N. Friedman and D. Koller

Proc. Sixteenth Conf. on Uncertainty in Artificial Intelligence (UAI), 2000.



In many domains, we are interested in analyzing the structure of the underlying distribution, e.g., whether one variable is a direct parent of the other. Bayesian model-selection attempts to find the MAP model and use its structure to answer these questions. However, when the amount of available data is modest, there might be many models that have non-negligible posterior. Thus, we want compute the Bayesian posterior of a feature, i.e., the total posterior probability of all models that contain it. In this paper, we propose a new approach for this task. We first show how to efficiently compute a sum over the exponential number of networks that are consistent with a fixed ordering over network variables.

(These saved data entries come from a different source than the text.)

`src/rtl/srf_pkg.sv`:
```
package srf_pkg;
  // segment order inside the rotated address vector
  localparam int SEG_DW  = 0;
  localparam int SEG_DRA = 1;
  localparam int SEG_DRB = 2;
  localparam int SEG_PW  = 3;
  localparam int SEG_PR  = 4;
  localparam int NSEG    = 5;

  typedef enum logic {
    SRC_LOCAL = 1'b0,
    SRC_NBR   = 1'b1
  } wsrc_e;
endpackage

```
`src/rtl/srf_stage_ctr.sv`:
```
module srf_stage_ctr #(
  parameter int SW = 3
) (
  input  logic          clk,
  input  logic          rst,
  input  logic          kernel_start,
  input  logic          iter_adv,
  output logic [SW-1:0] stage
);
  always_ff @(posedge clk) begin
    if (rst || kernel_start) begin
      stage <= '0;
    end else if (iter_adv) begin
      stage <= stage + 1'b1;
    end
  end

  // advance wraps modulo the stage range
  p_stage_step_r2: assert property (@(posedge clk) disable iff (rst)
    (iter_adv && !kernel_start) |=> (stage == SW'($past(stage) + 1'b1)));

  // no strobe, no change
  p_stage_hold_r2: assert property (@(posedge clk) disable iff (rst)
    (!iter_adv && !kernel_start) |=> $stable(stage));

  // start wins over advance
  p_stage_start_r3: assert property (@(posedge clk) disable iff (rst)
    kernel_start |=> (stage == '0));
endmodule

```
`src/rtl/srf_addr_rot.sv`:
```
module srf_addr_rot #(
  parameter int AW   = 3,
  parameter int NSEG = 5
) (
  input  logic [AW-1:0]           stage,
  input  logic [NSEG-1:0][AW-1:0] seg_in,
  output logic [NSEG-1:0][AW-1:0] seg_out
);
  // each configured field is offset by the stage; the carry is dropped
  for (genvar g = 0; g < NSEG; g++) begin : g_seg
    assign seg_out[g] = AW'(seg_in[g] + stage);
  end
endmodule

```
`src/rtl/srf_bank.sv`:
```
module srf_bank #(
  parameter int DEPTH = 8,
  parameter int DW    = 32,
  parameter int NRD   = 2,
  localparam int AW   = $clog2(DEPTH)
) (
  input  logic                   clk,
  input  logic                   rst,
  input  logic                   we,
  input  logic [AW-1:0]          waddr,
  input  logic [DW-1:0]          wdata,
  input  logic [NRD-1:0][AW-1:0] raddr,
  output logic [NRD-1:0][DW-1:0] rdata
);
  logic [DEPTH-1:0][DW-1:0] mem;

  // write port; nonblocking update gives old data to same-edge reads
  always_ff @(posedge clk) begin
    if (rst) begin
      mem <= '0;
    end else if (we) begin
      mem[waddr] <= wdata;
    end
  end

  for (genvar r = 0; r < NRD; r++) begin : g_rd
    always_ff @(posedge clk) begin
      if (rst) begin
        rdata[r] <= '0;
      end else begin
        rdata[r] <= mem[raddr[r]];
      end
    end
  end

  // reset leaves storage and outputs cleared
  p_reset_clear_r1: assert property (@(posedge clk)
    rst |=> ((mem == '0) && (rdata == '0)));

  // no enable, no change to storage
  p_idle_hold_r9: assert property (@(posedge clk) disable iff (rst)
    !we |=> $stable(mem));

  // an enabled write lands in the addressed entry
  p_write_lands_r4: assert property (@(posedge clk) disable iff (rst)
    we |=> (mem[$past(waddr)] == $past(wdata)));
endmodule

```
`src/rtl/stage_rot_regfile.sv`:
```
module stage_rot_regfile
  import srf_pkg::*;
#(
  parameter int DEPTH = 8,
  parameter int DW    = 32,
  localparam int AW   = $clog2(DEPTH)
) (
  input  logic          clk,
  input  logic          rst,
  input  logic          kernel_start,
  input  logic          iter_adv,
  output logic [AW-1:0] stage_o,
  input  logic          d_we,
  input  logic [AW-1:0] d_waddr,
  input  logic          d_wsrc,
  input  logic [DW-1:0] d_wdata_local,
  input  logic [DW-1:0] d_wdata_nbr,
  input  logic [AW-1:0] d_raddr_a,
  input  logic [AW-1:0] d_raddr_b,
  output logic [DW-1:0] d_rdata_a,
  output logic [DW-1:0] d_rdata_b,
  input  logic          p_we,
  input  logic [AW-1:0] p_waddr,
  input  logic          p_wdata,
  input  logic [AW-1:0] p_raddr,
  output logic          p_rdata
);
  logic [AW-1:0]           stage;
  logic [NSEG-1:0][AW-1:0] cfg_addr;
  logic [NSEG-1:0][AW-1:0] phys_addr;
  logic [DW-1:0]           d_wdata;
  logic [1:0][AW-1:0]      d_rd_addr;
  logic [1:0][DW-1:0]      d_rd_data;
  logic [0:0][AW-1:0]      p_rd_addr;
  logic [0:0][0:0]         p_rd_data;

  srf_stage_ctr #(.SW(AW)) u_stage (
    .clk          (clk),
    .rst          (rst),
    .kernel_start (kernel_start),
    .iter_adv     (iter_adv),
    .stage        (stage)
  );

  assign stage_o = stage;

  always_comb begin
    cfg_addr          = '0;
    cfg_addr[SEG_DW]  = d_waddr;
    cfg_addr[SEG_DRA] = d_raddr_a;
    cfg_addr[SEG_DRB] = d_raddr_b;
    cfg_addr[SEG_PW]  = p_waddr;
    cfg_addr[SEG_PR]  = p_raddr;
  end

  srf_addr_rot #(.AW(AW), .NSEG(NSEG)) u_rot (
    .stage   (stage),
    .seg_in  (cfg_addr),
    .seg_out (phys_addr)
  );

  // write source select: own result or neighbour cell
  always_comb begin
    if (wsrc_e'(d_wsrc) == SRC_NBR) d_wdata = d_wdata_nbr;
    else                            d_wdata = d_wdata_local;
  end

  assign d_rd_addr[0] = phys_addr[SEG_DRA];
  assign d_rd_addr[1] = phys_addr[SEG_DRB];
  assign p_rd_addr[0] = phys_addr[SEG_PR];

  srf_bank #(.DEPTH(DEPTH), .DW(DW), .NRD(2)) u_dfile (
    .clk   (clk),
    .rst   (rst),
    .we    (d_we),
    .waddr (phys_addr[SEG_DW]),
    .wdata (d_wdata),
    .raddr (d_rd_addr),
    .rdata (d_rd_data)
  );

  srf_bank #(.DEPTH(DEPTH), .DW(1), .NRD(1)) u_pfile (
    .clk   (clk),
    .rst   (rst),
    .we    (p_we),
    .waddr (phys_addr[SEG_PW]),
    .wdata (p_wdata),
    .raddr (p_rd_addr),
    .rdata (p_rd_data)
  );

  assign d_rdata_a = d_rd_data[0];
  assign d_rdata_b = d_rd_data[1];
  assign p_rdata   = p_rd_data[0][0];

  // two reads of the same configured address agree
  p_dual_read_r5: assert property (@(posedge clk) disable iff (rst)
    (d_raddr_a == d_raddr_b) |=> (d_rdata_a == d_rdata_b));

  // outputs and stage cleared after reset
  p_reset_out_r1: assert property (@(posedge clk)
    rst |=> ((stage_o == '0) && (d_rdata_a == '0) && (d_rdata_b == '0) && !p_rdata));
endmodule

```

This allows us to compute, for a given ordering, both the marginal probability of the data and the posterior of a feature. We then use this result as the basis for an algorithm that approximates the Bayesian posterior of a feature. Our approach uses an Markov Chain Monte Carlo (MCMC) method, but over orderings rather than over network structures. The space of orderings is much smaller and more regular than the space of structures, and has a smoother posterior ``landscape''. We present empirical results on synthetic and real-life datasets that compare our approach to full model averaging (when possible), to MCMC over network structures, and to a non-Bayesian bootstrap approach.